# [GOAL OF THE EXERCISE]
Scan the records for the word "constant". Copy each line that includes it.

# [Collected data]
++++++

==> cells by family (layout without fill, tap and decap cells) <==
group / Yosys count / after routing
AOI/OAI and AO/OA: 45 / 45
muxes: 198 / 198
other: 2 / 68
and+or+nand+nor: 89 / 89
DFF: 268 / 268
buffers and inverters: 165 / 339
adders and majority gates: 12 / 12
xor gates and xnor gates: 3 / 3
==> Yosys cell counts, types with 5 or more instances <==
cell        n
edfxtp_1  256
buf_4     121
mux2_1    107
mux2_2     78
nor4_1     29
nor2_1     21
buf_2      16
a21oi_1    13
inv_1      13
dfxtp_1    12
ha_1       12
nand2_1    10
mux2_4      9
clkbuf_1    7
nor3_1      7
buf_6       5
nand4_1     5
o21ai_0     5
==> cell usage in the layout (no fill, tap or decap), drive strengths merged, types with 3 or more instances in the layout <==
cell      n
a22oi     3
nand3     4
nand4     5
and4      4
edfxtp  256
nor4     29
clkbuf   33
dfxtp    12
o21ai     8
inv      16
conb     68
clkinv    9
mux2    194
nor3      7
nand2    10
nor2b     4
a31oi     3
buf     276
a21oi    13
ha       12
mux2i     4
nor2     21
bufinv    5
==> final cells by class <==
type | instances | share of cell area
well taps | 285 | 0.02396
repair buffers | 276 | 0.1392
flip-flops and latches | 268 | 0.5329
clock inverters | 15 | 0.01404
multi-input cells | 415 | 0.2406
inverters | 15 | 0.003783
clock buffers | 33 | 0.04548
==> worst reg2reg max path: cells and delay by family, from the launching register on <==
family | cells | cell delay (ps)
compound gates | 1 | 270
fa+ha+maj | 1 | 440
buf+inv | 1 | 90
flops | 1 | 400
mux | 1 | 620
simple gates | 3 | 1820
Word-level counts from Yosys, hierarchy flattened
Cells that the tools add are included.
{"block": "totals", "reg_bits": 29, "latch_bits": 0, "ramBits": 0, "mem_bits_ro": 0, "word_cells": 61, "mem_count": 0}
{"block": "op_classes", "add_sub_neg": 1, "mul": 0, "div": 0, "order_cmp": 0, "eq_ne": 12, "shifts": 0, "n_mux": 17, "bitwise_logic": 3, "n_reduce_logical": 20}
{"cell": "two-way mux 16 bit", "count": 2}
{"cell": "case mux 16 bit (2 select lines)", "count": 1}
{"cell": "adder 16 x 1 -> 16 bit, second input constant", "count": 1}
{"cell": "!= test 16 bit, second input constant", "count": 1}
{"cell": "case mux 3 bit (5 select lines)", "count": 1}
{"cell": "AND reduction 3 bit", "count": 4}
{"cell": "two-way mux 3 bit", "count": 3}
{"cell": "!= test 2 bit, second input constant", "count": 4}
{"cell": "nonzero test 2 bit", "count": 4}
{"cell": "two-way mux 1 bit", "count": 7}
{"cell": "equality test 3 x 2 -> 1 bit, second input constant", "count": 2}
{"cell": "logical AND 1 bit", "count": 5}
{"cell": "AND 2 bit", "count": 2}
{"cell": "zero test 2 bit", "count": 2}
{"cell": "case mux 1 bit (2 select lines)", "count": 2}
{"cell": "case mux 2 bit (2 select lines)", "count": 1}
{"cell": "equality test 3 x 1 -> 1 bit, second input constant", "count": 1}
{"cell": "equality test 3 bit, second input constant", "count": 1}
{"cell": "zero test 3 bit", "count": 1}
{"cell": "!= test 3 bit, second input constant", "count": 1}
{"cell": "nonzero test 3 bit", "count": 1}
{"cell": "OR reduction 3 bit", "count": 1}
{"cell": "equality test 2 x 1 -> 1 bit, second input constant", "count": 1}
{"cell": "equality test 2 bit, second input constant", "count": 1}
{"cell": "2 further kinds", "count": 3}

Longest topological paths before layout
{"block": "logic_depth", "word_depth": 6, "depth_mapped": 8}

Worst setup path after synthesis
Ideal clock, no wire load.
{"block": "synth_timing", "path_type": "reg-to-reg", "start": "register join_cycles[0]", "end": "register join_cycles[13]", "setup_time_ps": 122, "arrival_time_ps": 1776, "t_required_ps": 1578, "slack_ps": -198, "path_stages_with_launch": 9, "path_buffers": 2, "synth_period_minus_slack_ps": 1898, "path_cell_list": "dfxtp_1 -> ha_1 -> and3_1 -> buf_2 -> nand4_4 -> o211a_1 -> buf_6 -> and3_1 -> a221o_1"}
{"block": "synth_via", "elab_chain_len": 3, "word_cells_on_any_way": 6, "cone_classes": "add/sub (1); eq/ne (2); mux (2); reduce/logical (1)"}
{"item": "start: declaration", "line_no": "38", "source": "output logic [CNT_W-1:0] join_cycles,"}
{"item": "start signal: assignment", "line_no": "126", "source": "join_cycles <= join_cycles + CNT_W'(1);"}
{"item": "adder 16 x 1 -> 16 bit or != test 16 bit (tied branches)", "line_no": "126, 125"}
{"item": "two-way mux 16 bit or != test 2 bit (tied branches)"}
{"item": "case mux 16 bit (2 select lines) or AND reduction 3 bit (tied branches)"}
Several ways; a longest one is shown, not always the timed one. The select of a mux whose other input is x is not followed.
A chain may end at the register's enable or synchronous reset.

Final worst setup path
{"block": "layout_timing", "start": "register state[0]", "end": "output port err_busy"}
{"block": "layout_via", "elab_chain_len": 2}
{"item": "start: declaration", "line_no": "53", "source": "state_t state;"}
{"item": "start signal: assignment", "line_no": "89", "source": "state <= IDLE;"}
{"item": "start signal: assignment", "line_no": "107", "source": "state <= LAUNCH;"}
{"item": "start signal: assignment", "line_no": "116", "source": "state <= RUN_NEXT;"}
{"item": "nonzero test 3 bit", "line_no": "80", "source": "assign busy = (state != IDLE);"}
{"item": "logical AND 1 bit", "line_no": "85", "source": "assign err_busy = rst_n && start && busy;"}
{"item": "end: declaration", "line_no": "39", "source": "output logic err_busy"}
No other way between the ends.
--- config.mk ---
export PLATFORM = sky130hd
export DESIGN_NAME = int_to_bfloat_converter_flat
export DESIGN_NICKNAME = d
export VERILOG_FILES = /design/src/rtl/int_to_bfloat_if.sv /design/src/rtl/int_to_bfloat_converter.sv /design/src/flat_wrapper.sv
export SDC_FILE = /design/constraint.sdc
export NUM_CORES = 1
export LEC_CHECK = 0
export ABC_CLOCK_PERIOD_IN_PS = 2100
export BUFFER_PORTS_ARGS = -buffer_cell sky130_fd_sc_hd__buf_2
export CORE_ASPECT_RATIO = 1.2
export CORE_MARGIN = 10
export CORE_UTILIZATION = 52
export DETAILED_ROUTE_END_ITERATION = 12
export PLACE_DENSITY = 0.74
export SYNTH_ARGS = -nofsm -noshare
export SYNTH_HDL_FRONTEND = slang
export SYNTH_SLANG_ARGS = --single-unit
--- constraint.sdc ---
create_clock -name clk -period 2.1 [get_ports clk]
set_clock_uncertainty 0.2 [all_clocks]
set_input_delay 0.42 -clock clk [delete_from_list [all_inputs] [get_ports clk]]
set_output_delay 0.42 -clock clk [all_outputs]
set_load 0.03 [all_outputs]
--- src/rtl/int_to_bfloat_if.sv ---
// rtl/int_to_bfloat_if.sv - handshake bundle between an integer producer, the converter and a bfloat16 consumer
//
// Signals:
//   in_valid / in_ready / in_data    integer input handshake (IN_WIDTH-bit signed data)
//   out_valid / out_ready / out_data bfloat16 output handshake {sign, exp[7:0], mant[6:0]}
// Modports:
//   slave  - the converter: receives in_*, sources out_*
//   master - the environment: sources in_*, receives out_*
interface int_to_bfloat_if #(
    parameter int IN_WIDTH = 16
);
    logic                in_valid;
    logic                in_ready;
    logic [IN_WIDTH-1:0] in_data;
    logic                out_valid;
    logic                out_ready;
    logic [15:0]         out_data;

    modport slave (
        input  in_valid,
        input  in_data,
        input  out_ready,
        output in_ready,
        output out_valid,
        output out_data
    );

    modport master (
        output in_valid,
        output in_data,
        output out_ready,
        input  in_ready,
        input  out_valid,
        input  out_data
    );
endinterface

--- src/rtl/int_to_bfloat_converter.sv ---
// rtl/int_to_bfloat_converter.sv - iterative signed integer to bfloat16 converter, round-to-nearest-even
//
// Ports:
//   clk    - rising-edge clock
//   rst_n  - asynchronous active-low reset
//   bus    - int_to_bfloat_if.slave: in_valid/in_ready/in_data accept one integer,
//            out_valid/out_ready/out_data deliver the bfloat16 result
// One conversion in flight. The magnitude is shifted left one bit per cycle until
// its MSB is set, so latency after acceptance is leading_zeros + 2 cycles (0 for zero).
module int_to_bfloat_converter #(
    parameter int IN_WIDTH = 16
) (
    input  logic              clk,
    input  logic              rst_n,
    int_to_bfloat_if.slave    bus
);
    typedef enum logic [1:0] {
        IDLE  = 2'd0,
        NORM  = 2'd1,
        ROUND = 2'd2,
        DONE  = 2'd3
    } state_t;

    state_t              state, state_next;
    logic [IN_WIDTH-1:0] mag, mag_next;
    logic [5:0]          cnt, cnt_next;
    logic                sign, sign_next;
    logic [15:0]         out_data_q, out_data_next;
    logic                out_valid_q, out_valid_next;

    // Absolute value as an unsigned IN_WIDTH-bit number; the most negative input
    // wraps to exactly 1 << (IN_WIDTH-1), which is the correct magnitude.
    logic [IN_WIDTH-1:0] in_abs;
    assign in_abs = bus.in_data[IN_WIDTH-1] ? (~bus.in_data + IN_WIDTH'(1)) : bus.in_data;

    // Rounding datapath, valid once mag is normalised (MSB is the hidden bit).
    logic [6:0]  mant;
    logic        guard;
    logic        sticky;
    logic        round_up;
    logic [7:0]  mant_sum;
    logic [7:0]  exp_base;
    logic [7:0]  exp_fin;
    logic [15:0] result;

    assign mant  = mag[IN_WIDTH-2 -: 7];
    assign guard = mag[IN_WIDTH-9];

    generate
        if (IN_WIDTH > 9) begin : g_sticky
            assign sticky = |mag[IN_WIDTH-10:0];
        end else begin : g_no_sticky
            assign sticky = 1'b0;
        end
    endgenerate

    assign round_up = guard & (sticky | mant[0]);
    // Bit 7 of the sum is the carry out of an all-ones mantissa; it bumps the exponent
    // and leaves the mantissa at zero.
    assign mant_sum = {1'b0, mant} + {7'd0, round_up};
    assign exp_base = 8'(127 + IN_WIDTH - 1) - {2'b00, cnt};
    assign exp_fin  = exp_base + {7'd0, mant_sum[7]};
    assign result   = {sign, exp_fin, mant_sum[6:0]};

    always_ff @(posedge clk or negedge rst_n) begin
        if (!rst_n) begin
            state       <= IDLE;
            mag         <= '0;
            cnt         <= '0;
            sign        <= 1'b0;
            out_data_q  <= 16'h0000;
            out_valid_q <= 1'b0;
        end else begin
            state       <= state_next;
            mag         <= mag_next;
            cnt         <= cnt_next;
            sign        <= sign_next;
            out_data_q  <= out_data_next;
            out_valid_q <= out_valid_next;
        end
    end

    always_comb begin
        state_next     = state;
        mag_next       = mag;
        cnt_next       = cnt;
        sign_next      = sign;
        out_data_next  = out_data_q;
        out_valid_next = out_valid_q;

        case (state)
            IDLE: begin
                if (bus.in_valid) begin
                    cnt_next = '0;
                    mag_next = in_abs;
                    if (bus.in_data == '0) begin
                        // Zero bypasses normalisation; sign is forced positive.
                        sign_next      = 1'b0;
                        out_data_next  = 16'h0000;
                        out_valid_next = 1'b1;
                        state_next     = DONE;
                    end else begin
                        sign_next  = bus.in_data[IN_WIDTH-1];
                        state_next = NORM;
                    end
                end
            end
            NORM: begin
                if (mag[IN_WIDTH-1]) begin
                    state_next = ROUND;
                end else begin
                    mag_next = mag << 1;
                    cnt_next = cnt + 6'd1;
                end
            end
            ROUND: begin
                out_data_next  = result;
                out_valid_next = 1'b1;
                state_next     = DONE;
            end
            DONE: begin
                if (bus.out_ready) begin
                    out_valid_next = 1'b0;
                    state_next     = IDLE;
                end
            end
            default: state_next = IDLE;
        endcase
    end

    assign bus.in_ready  = (state == IDLE);
    assign bus.out_valid = out_valid_q;
    assign bus.out_data  = out_data_q;
endmodule

--- src/flat_wrapper.sv ---
// flat-port wrapper written by rule: the top's interface ports become plain ports
module int_to_bfloat_converter_flat 
#(
    parameter int IN_WIDTH = 16
)
  (clk, rst_n, bus_in_valid, bus_in_data, bus_out_ready, bus_in_ready, bus_out_valid, bus_out_data);
  int_to_bfloat_if #(.IN_WIDTH(IN_WIDTH)) bus_i ();
  input  logic clk;
  input  logic rst_n;
  input wire logic [$bits(bus_i.in_valid)-1:0] bus_in_valid;
  input wire logic [$bits(bus_i.in_data)-1:0] bus_in_data;
  input wire logic [$bits(bus_i.out_ready)-1:0] bus_out_ready;
  output wire logic [$bits(bus_i.in_ready)-1:0] bus_in_ready;
  output wire logic [$bits(bus_i.out_valid)-1:0] bus_out_valid;
  output wire logic [$bits(bus_i.out_data)-1:0] bus_out_data;
  assign bus_i.in_valid = bus_in_valid;
  assign bus_i.in_data = bus_in_data;
  assign bus_i.out_ready = bus_out_ready;
  assign bus_in_ready = bus_i.in_ready;
  assign bus_out_valid = bus_i.out_valid;
  assign bus_out_data = bus_i.out_data;
  int_to_bfloat_converter #(.IN_WIDTH(IN_WIDTH)) u_core (.clk(clk), .rst_n(rst_n), .bus(bus_i));
endmodule
==> After elaboration in Yosys (flattened, before gate mapping) <==
Cells that the tools add are included.
{ "totals": {"register_bits": 42, "input_bits": 20, "out_inout_bits": 18, "word_cells": 55} }
{ "classes": {"addsub": 5, "eq_ne": 8, "muxes": 20, "bitwise": 3, "reduce_logical": 12} }
{ "ops": {"columns": ["operator", "n"], "rows": [
  ["$mux 16", 5],
  ["$pmux 16 s2", 2],
  ["$add 16x1->16 const B", 1],
  ["$logic_not 16->1", 1],
  ["$not 16->16", 1],
  ["$mux 6", 2],
  ["$pmux 6 s2", 1],
  ["$reduce_and 3->1", 3],
  ["$add 7x1->8", 1],
  ["$add 8x1->8", 1],
  ["$mux 2", 4],
  ["$pmux 2 s4", 1],
  ["$sub 8x6->8 const A", 1],
  ["$reduce_or 7->1", 1],
  ["$add 6x1->6 const B", 1],
  ["$ne 2x2->1 const B", 3],
  ["$eq 2x2->1 const B", 2],
  ["$mux 1", 4],
  ["$ne 2x1->1 const B", 2],
  ["$reduce_and 2->1", 2],
  ["$reduce_and 4->1", 1],
  ["$reduce_bool 2->1", 2],
  ["$pmux 1 s3", 1],
  ["$reduce_bool 3->1", 1],
  ["4 further kinds", 4]
]} }

==> Depth between registers and ports, before layout <==
{ "depth": {"depth_word": 6, "mapped_depth": 10, "depth_no_buf": 10} }

==> Least setup slack after synthesis <==
OpenSTA, ideal clock, no wires.
{ "synth_path": {"path_kind": "reg2reg", "start": "register u_core.state[0]", "end": "register u_core.mag[9]", "setup_time_ps": 138, "arrival_time_ps": 1912, "t_required_ps": 1762, "path_slack_ps": -151, "stages_incl_launch_ff": 9, "n_path_buf": 1, "period_less_slack_ps": 2251, "path_cell_list": "dfrtp_1 > inv_1 > ha_1 > buf_4 > inv_1 > nor2_1 > or4b_2 > o21ai_0 > a21oi_1"} }
{ "synth_via": {"elab_chain_len": 3, "elab_cells_between_ends": 7, "classes_between": "eq/ne (3); mux (1); reduce/logical (3)"} }
{ "synth_lines": {"columns": ["element", "line_no", "rtl"], "rows": [
  ["start, declared", "int_to_bfloat_converter.sv:24", "state_t state, state_next;"],
  ["start signal, assigned", "int_to_bfloat_converter.sv:74", "state <= state_next;"],
  ["$logic_not 2->1 *", null, null],
  ["named net bus_in_ready", "flat_wrapper.sv:13", "output wire logic [$bits(bus_i.in_ready)-1:0] bus_in_ready;"],
  ["$ne 2x2->1 (no line) or $reduce_bool 2->1 (tied branches)", null, null],
  ["$reduce_and 3->1 (no line)", null, null],
  ["end signal, assigned", "int_to_bfloat_converter.sv:75", "mag <= mag_next;"],
  ["end, declared", "int_to_bfloat_converter.sv:25", "logic [IN_WIDTH-1:0] mag, mag_next;"]
]} }
The timed path passes the listed nets; every way through them passes the cells marked *.
A chain may end at the register's enable or synchronous reset.

==> Worst setup path in the final report <==
{ "layout_path": {"start": "register u_core.mag[7]", "end": "register u_core.out_data_q[13], in the netlist u_core.bus.out_data[13]"} }
{ "layout_via": {"elab_chain_len": 4} }
{ "layout_lines": {"columns": ["element", "line_no", "rtl"], "rows": [
  ["$and 1x1->1", "int_to_bfloat_converter.sv:57", "assign round_up = guard & (sticky | mant[0]);"],
  ["$add 7x1->8", "int_to_bfloat_converter.sv:60", "assign mant_sum = {1'b0, mant} + {7'd0, round_up};"],
  ["$add 8x1->8", "int_to_bfloat_converter.sv:62", "assign exp_fin = exp_base + {7'd0, mant_sum[7]};"],
  ["$pmux 16 s2", "int_to_bfloat_converter.sv:91", "case (state)"],
  ["end signal, assigned", "int_to_bfloat_converter.sv:78", "out_data_q <= out_data_next;"],
  ["end, declared", "int_to_bfloat_converter.sv:28", "logic [15:0] out_data_q, out_data_next;"]
]} }
Every way passes these cells.

==> results.md <==
* Status: completed
* CP required at 2.09 ns
* Overall routing resource usage at 16.54%
* Netlist cell types at 55
* Mapped Avg Cell Area at 9.271 sq um
* Placed cells at 435
* Critical-path maximum fanout at 3
* Most common cell after layout, fill and taps aside: buf_4
* Most used flip-flop cell after synthesis: dfrtp_1
* Initial Utilization at 53.23%
* Combined area of the multi-input logic cells at 1712 sq um
* CP arrival at 2.05 ns
* CP top delay family: compound AO/OA/AOI/OAI gates
* Chip height at 100.1 um
* Sequential share of the synthesized area at 37.79%
* Congestion Overflow GR at 0
* Synth top area cells: dfrtp_1, xor2_1, o21ai_0
* Mapped cell area at 2781 sq um
* Cell Area, Placed at 3378 sq um
* # clock sinks at 42
* DR iter-0 viols at 78
* Vias per inst at 5.699
* Most frequent cells in the layout: buf_4, dfrtp_1, buf_2, nor2_1, o21ai_0
* Die X at 86.77 um
* Worst Setup Start Kind: flip-flop
* Num ports at 38
* Max-slew violation count at 0
* CORE AREA at 5225 sq um
* Met1 Track Usage GR at 19.80%
* Initial antenna violation count at 0
* Fin util at 69.61%
* Worst hold margin at 0.2285 ns
* Critical Path End Type: flip-flop
* Minimum clock period at 2.055 ns
* DRC viols at 0
* Clock buffer depth at 2
* Initial DRT Pass Iterations at 4
* Clock Tree Root: clkbuf_8
* Largest net degree at the start of global routing at 27
* Layout area overhead at 30.77%
* Most used routing layer: met2
* Seq cells post-synth at 42
* Worst-path clk slew at 0.08 ns
* HPWL after DPL at 5.458 mm
* Fillers at 426
* Met3 track demand over resource at 3.890%
* Slowest Stage Delay on Critical Path at 0.37 ns
* CTS HTree Levels at 2
* Ys Warns at 0
* RSZ-0062 raised after global routing: true
* Slowest-stage cell, CP: dfrtp_1
* Ys async rst share at 100.0%
* Top cell by count, worst path: ha_4
* Number of synthesized flops with an enable pin at 0
* Vias in the first global route at 2580
* Share of cells above drive strength 1 at 35.92%
* # port buffers at 37
* Leakage at 1.660 nW
* Max rail drop VDD at 576.7 uV
* Final ANT Viol Nets at 0
* Critical path class: flip-flop to flip-flop
* Power Dens Cells at 1420 nW/um^2
* Post-synth top area share at 37.79%
* Detailed-route via count at 2559
* Die area at 8686 sq um
* Synth area leader: dfrtp_1
* Worst-Skew Late Latency at 0.29 ns
* Fmax at 0.4865 GHz
* Num CTS Buffers at 5
* Maxcap violations at 0
* Crit-path cells: nand4_1 -> nor2_2 -> nand3_2 -> ha_4 -> ha_4 -> a311oi_4 -> nand2_1 -> o21ai_2 -> o22ai_1 -> a21o_1
* Part of the cycle the worst path needs at 97.88%
* Final nets at 415
* Final Cell Area at 3637 sq um
* FP Rows at 29
* Antenna diodes at 0
* Mean routed wirelength per cell at 15.71 um
* Hold Fails Final Rpt at 0
* Met2 Use GR at 28.16%
* Drt total wl at 7.056 mm
* FF/Latch Area at 1051 sq um
* Non-filler cells in the finished layout at 449
* Finish-stage setup viols at 0
* Max-slew headroom at 69.46%
* First-pass GRT wire length at 11.91 mm
* CTS tree: built
* Hold WC Path Type: primary input to flip-flop
* Worst Tran Pin Value at 0.4582 ns
* Post-Synthesis Cells at 300
* Critical path buffers and inverters at 0
* Syn Nets at 329
* Final Wtd Congestion at 0.8688
-- power by group --
part	leakage, nW	switching, mW	internal (mW)
sequential	0.510	0.299	1.17
clock	0.0579	0.282	0.350
combinational	1.09	1.69	1.37
-- layer usage --
| layer | up-vias | part of all wire [%] |
|---|---|---|
| met5 | - | 0 |
| met4 | 0 | 1.3 |
| met3 | 10 | 5.1 |
| met2 | 57 | 50 |
| met1 | 1228 | 43 |
| li1 | 1264 | - |
-- final timing paths --
path	start	endpoint	slack, ns	cells past startpoint
max	u_core.mag[7]	u_core.bus.out_data[13]	0.04	10
min	bus_out_ready	u_core.bus.out_valid	0.23	3
min reg2reg	u_core.bus.out_valid	u_core.bus.out_valid	0.30	1
max reg2reg	u_core.mag[7]	u_core.bus.out_data[13]	0.04	10
min in group asynchronous	rst_n	u_core.state[0]	0.36	2
max in group asynchronous	rst_n	u_core.cnt[5]	0.81	3
-- sequential cells by signal, summed over array words and instances, names as in the netlist --
name / cells
u_core.bus.out_data: 16
u_core.bus.out_valid: 1
u_core.state: 2
u_core.sign: 1
u_core.cnt: 6
u_core.mag: 16
-- synthesized netlist by cell type (2+ instances only) --
library cell	instances
nor4_1	3
o31ai_1	4
or2_2	2
a21oi_1	21
a211o_1	4
nand4_1	4
ha_1	9
buf_4	3
a22oi_1	3
xor2_1	21
o211ai_1	3
mux2i_1	7
a311oi_1	2
nand3b_1	3
nand3_1	7
a211oi_1	5
nor3_1	4
buf_2	5
o21a_1	4
and2_1	2
dfrtp_1	42
nand2_1	19
nand2b_1	4
nor2_1	27
and3_1	2
nor4_4	2
clkbuf_1	7
o2bb2ai_1	2
a21o_1	2
a221o_1	6
buf_6	2
or4b_2	3
inv_1	10
o22ai_1	3
o21ai_0	25
nor2b_1	6
xnor2_1	4
-- worst reg2reg max path, cell delays in order, from the launching register on --
cell and delay, ns:
dfrtp_1 0.37, nand4_1 0.12, nor2_2 0.15, nand3_2 0.13, ha_4 0.19, ha_4 0.17
a311oi_4 0.24, nand2_1 0.11, o21ai_2 0.06, o22ai_1 0.08, a21o_1 0.15
-- layout make-up --
cell class                 instances  area share [%]
multi-input combinational        230           47.06
sequential                        42           28.90
timing repair buffer              97           17.89
tap                               62           2.133
clock buffer                       5           1.892
clock inverter                     3           1.101
inverter                          10           1.032
-- through the flow --
step                      setup TNS (ns)  setup slack [ns]  power, mW
after floorplan                 -0.01996          -0.01004      3.403
after global routing             -0.4359          -0.09492      5.589
final                                  0           0.04460      5.167
after detailed placement          -1.536           -0.1346      4.370
after global placement           -0.7254          -0.07592      4.273
after CTS                       -0.06215          -0.06215      5.077
-- cells by family after synthesis --
| group | after synthesis | synth area share, % |
|---|---|---|
| simple gates | 96 | 19.75 |
| compound gates | 92 | 22.49 |
| flops | 42 | 37.79 |
| buf+inv | 28 | 5.128 |
| xor+xnor | 25 | 7.872 |
| fa+ha+maj | 9 | 4.049 |
| mux | 8 | 2.924 |
-- what timing repair did --
item                                    CTS  global route
hold buffers                              1             0
pin swaps                                 6            11
endpoints found under the hold margin    14             0
gates resized for setup                   7            14
buffers inserted                          2             3
gates cloned                              0             0
endpoints found under the setup margin    5            26
Note: power is estimated with default switching activity, not from simulation.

++++++

# [WRITTEN ANSWER]
{"cell": "adder 16 x 1 -> 16 bit, second input constant", "count": 1}
{"cell": "!= test 16 bit, second input constant", "count": 1}
{"cell": "!= test 2 bit, second input constant", "count": 4}
{"cell": "equality test 3 x 2 -> 1 bit, second input constant", "count": 2}
{"cell": "equality test 3 x 1 -> 1 bit, second input constant", "count": 1}
{"cell": "equality test 3 bit, second input constant", "count": 1}
{"cell": "!= test 3 bit, second input constant", "count": 1}
{"cell": "equality test 2 x 1 -> 1 bit, second input constant", "count": 1}
{"cell": "equality test 2 bit, second input constant", "count": 1}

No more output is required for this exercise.